## Given entries
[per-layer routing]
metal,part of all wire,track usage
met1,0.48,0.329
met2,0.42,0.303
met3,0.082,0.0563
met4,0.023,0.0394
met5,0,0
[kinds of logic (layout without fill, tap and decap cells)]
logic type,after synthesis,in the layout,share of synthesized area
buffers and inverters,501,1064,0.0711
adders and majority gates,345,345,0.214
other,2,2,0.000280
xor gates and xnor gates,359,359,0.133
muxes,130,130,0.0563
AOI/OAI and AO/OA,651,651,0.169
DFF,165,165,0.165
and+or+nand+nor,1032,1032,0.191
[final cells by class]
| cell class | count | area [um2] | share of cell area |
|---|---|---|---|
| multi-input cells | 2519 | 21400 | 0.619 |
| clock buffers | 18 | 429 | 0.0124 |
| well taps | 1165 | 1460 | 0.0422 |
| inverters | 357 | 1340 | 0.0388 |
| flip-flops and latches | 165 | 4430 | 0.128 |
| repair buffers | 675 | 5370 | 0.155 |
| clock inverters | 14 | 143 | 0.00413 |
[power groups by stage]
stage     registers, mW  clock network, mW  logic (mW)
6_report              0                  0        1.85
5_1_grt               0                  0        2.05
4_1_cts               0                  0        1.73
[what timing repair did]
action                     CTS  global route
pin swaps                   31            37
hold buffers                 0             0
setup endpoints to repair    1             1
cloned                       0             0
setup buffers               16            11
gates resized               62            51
**/design/flow/design.v**
```verilog
module create_ghost (clk, gameover, x, y, ghost_x, ghost_y, ghost_on);
	input logic clk, gameover; 
	input logic [9:0] x;
	input logic [8:0] y;
	input logic [4:0] ghost_x, ghost_y;
	output logic ghost_on;
	logic [5:0] sprite_x, sprite_y;
	logic [20:0] pac_pixels [20:0];
	assign pac_pixels[0] = 21'b000000000000000000000;
   assign pac_pixels[1] = 21'b000000000000000000000;
   assign pac_pixels[2] = 21'b000000001111100000000;
   assign pac_pixels[3] = 21'b000001111111111100000;
   assign pac_pixels[4] = 21'b000011111111111110000;
   assign pac_pixels[5] = 21'b000011100111111011000;
   assign pac_pixels[6] = 21'b000111000011110011100;
   assign pac_pixels[7] = 21'b000110000001100011100;
   assign pac_pixels[8] = 21'b000110000011100011100;
   assign pac_pixels[9] = 21'b001110001111100011100;
   assign pac_pixels[10] = 21'b001110001111100011100;
   assign pac_pixels[11] = 21'b001111000111110001100;
   assign pac_pixels[12] = 21'b001111101111111001100;
   assign pac_pixels[13] = 21'b001111111111111111100;
   assign pac_pixels[14] = 21'b001111111111111111100;
   assign pac_pixels[15] = 21'b001111111111111111100;
   assign pac_pixels[16] = 21'b001111111111111111100;
   assign pac_pixels[17] = 21'b001111111111111111100;
   assign pac_pixels[18] = 21'b001100111000111001100;
   assign pac_pixels[19] = 21'b000000011000110000000;
   assign pac_pixels[20] = 21'b000000000000000000000;
	assign sprite_x = (x-100)%21;
	assign sprite_y = (y-9)%21;
	always_comb begin
		if ((y >= ((ghost_y * 21) + 9)) & (y < (((ghost_y + 1) * 21) + 9)) &
			(x >= ((ghost_x *21) + 100)) & (x < (((ghost_x + 1) * 21) + 100)) &
			(pac_pixels[sprite_y][sprite_x]) & ~gameover)
			ghost_on = 1;
		else 
			ghost_on = 0;
	end
endmodule
```
**/design/flow/run.sh**
```bash
#!/bin/bash
# OpenROAD 26Q1-2900-gdf79404cd8, Yosys 0.63+post, stock flow scripts
make -C /OpenROAD-flow-scripts/flow DESIGN_CONFIG=/design/flow/config.mk WORK_HOME=/design/flow/orfs finish
```
**/design/flow/config.mk**
```make
export PLATFORM = sky130hd
export DESIGN_NAME = create_ghost
export DESIGN_NICKNAME = create_ghost
export VERILOG_FILES = /design/flow/design.v
export SDC_FILE = /design/flow/constraint.sdc
export NUM_CORES = 4
export LEC_CHECK = 1
export CORE_UTILIZATION = 40
```
**/design/flow/constraint.sdc**
```tcl
current_design create_ghost

set clk_period 21.7
set clk_io_pct 0.2

create_clock -name clk0 -period $clk_period

set non_clock_inputs [all_inputs -no_clocks]
set_input_delay [expr $clk_period * $clk_io_pct] -clock clk0 $non_clock_inputs
set_output_delay [expr $clk_period * $clk_io_pct] -clock clk0 [all_outputs]
```
==> impl_metrics.ini <==
; synthesis and place-and-route metrics
[worst_setup_path]
start_kind = input port
critPathSlowestCell = clkdlybuf4s50_1
path_max_fanout = 20
cp_data_arrival_time_ns = 14.14
crit_path_frequent_cell = nor2_1
critical_path_required_ns = 17.36
criticalPathCategory = in2out
cp-end-kind = output pin
slowest_delay_ns = 0.52

[route]
vias = 7701
wl_per_cell_um = 14.5
dr.pass1.iters = 5
drtIter0Drc = 295
postRouteAntennaNets = 0
vias_per_cell = 5.88
drt-total-wl_mm = 19.0
drc_errors = 0
antenna_cells = 0

[place]
dpl-instance-area_mm2 = 0.00824
numPortBuffers = 31
hpwl_mm = 15.3
routabilityCongestion = 0.922

[logic_synthesis]
yosysTopAreaCell = ha_1
postSynthSeqShare = 0
ys_sh_adder = 0.240
ys_sh_mux = 0.0287
synthTopCellsByArea = ha_1 (21%), xnor2_1 (5.5%), a21oi_1 (4.6%), nor2_1 (3.8%), o21ai_0 (3.6%)
synth_top_area_share = 0.207
synth.distinct_cells = 121
ys_sh_xor = 0.0797
most_common_cell = ha_1
syn_inst = 1049
ys_cells = 1049
common_cells = ha_1 (128), nor2_1 (78), a21oi_1 (71)
aoi_share = 0.365
synth-area-yosys_mm2 = 0.00775
yosys_warnings = 2
simple_gate_share = 0.226
syn_area_mm2 = 0.00775
top_logic_kind = AND-OR/OR-AND gates
avgSynthCellArea_um2 = 7.39

[sta]
worst_pin_slew_ns = 0.867
period_used_share = 0.852
clock.fmax_ghz = 0.0541
drv_slew = 0
slew_headroom = 0.422
report.final.hold_viol_count = 0
finalSetupTns_ns = 0
rsz0062_at_grt = no
min_period_ns = 18.48
setup_viol = 0

[floorplan]
die_w_um = 141
die-area_mm2 = 0.0199
io_pins = 32
core_mm2 = 0.0188
num_rows = 50
die_h_um = 141
fp_util = 0.412

[clock_network]
postCtsSetupRepairBufs = 0
cts-resized-gates = 0
cts_hold_buf = 0

[min_path]
min_path_cells = 7
hold_path.class = in2out

[final_layout]
nClkBuffers = 0
drive_gt1_frac = 0.0819
syn_to_final_growth_pct = 6.31
final_area_mm2 = 0.00824
seqCellArea_um2 = 0
seq_cells = 0

[global_route]
grt_overflow = 0
grt_pass1_vias = 7153
grt_max_degree = 21
grt_pass1_wl_mm = 33.0
antenna_found_initial = 0
grt.total_usage = 0.196

[run_status]
status = complete, no violations

[pwr]
peakVddDrop_mv = 0.0813
p_leak_nw = 3.52
p_per_area_mw_per_mm2 = 106

[flow_run]
openroad.warnings = 46
cap_violations = 0
report_power, final:
| group | switching (W) | total [W] | internal (W) | leakage (nW) |
|---|---|---|---|---|
| Clock | 0 | 0 | 0 | 0 |
| Sequential | 0 | 0 | 0 | 0 |
| Combinational | 0.000511 | 0.000872 | 0.000361 | 3.52 |
per-layer routing:
| layer | track usage | vias to the layer above | part of all wire |
|---|---|---|---|
| met5 | 0 | - | 0 |
| met4 | 0.0200 | 0 | 0.0051 |
| met3 | 0.00346 | 10 | 0.031 |
| met2 | 0.333 | 147 | 0.47 |
| met1 | 0.288 | 3556 | 0.50 |
| li1 | - | 3988 | - |
stage by stage:
step                hold slack [ns]  setup WS [ns]  cells  total power, W  utilization
global placement               9.87           3.32   1310        0.000864        0.438
detailed placement             9.86           3.28   1310        0.000866        0.438
CTS                            9.87           3.26   1310        0.000872        0.438
global route                   9.91           2.07   1310        0.000990        0.438
floorplan                      8.90           5.67   1050        0.000722            -
finish                         9.85           3.22   1310        0.000872        0.438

## What the task asks
Up to and including the line with "DFF,165,165,0.165", repeat the entries exactly, beginning at their first line.

## Task output
[per-layer routing]
metal,part of all wire,track usage
met1,0.48,0.329
met2,0.42,0.303
met3,0.082,0.0563
met4,0.023,0.0394
met5,0,0
[kinds of logic (layout without fill, tap and decap cells)]
logic type,after synthesis,in the layout,share of synthesized area
buffers and inverters,501,1064,0.0711
adders and majority gates,345,345,0.214
other,2,2,0.000280
xor gates and xnor gates,359,359,0.133
muxes,130,130,0.0563
AOI/OAI and AO/OA,651,651,0.169
DFF,165,165,0.165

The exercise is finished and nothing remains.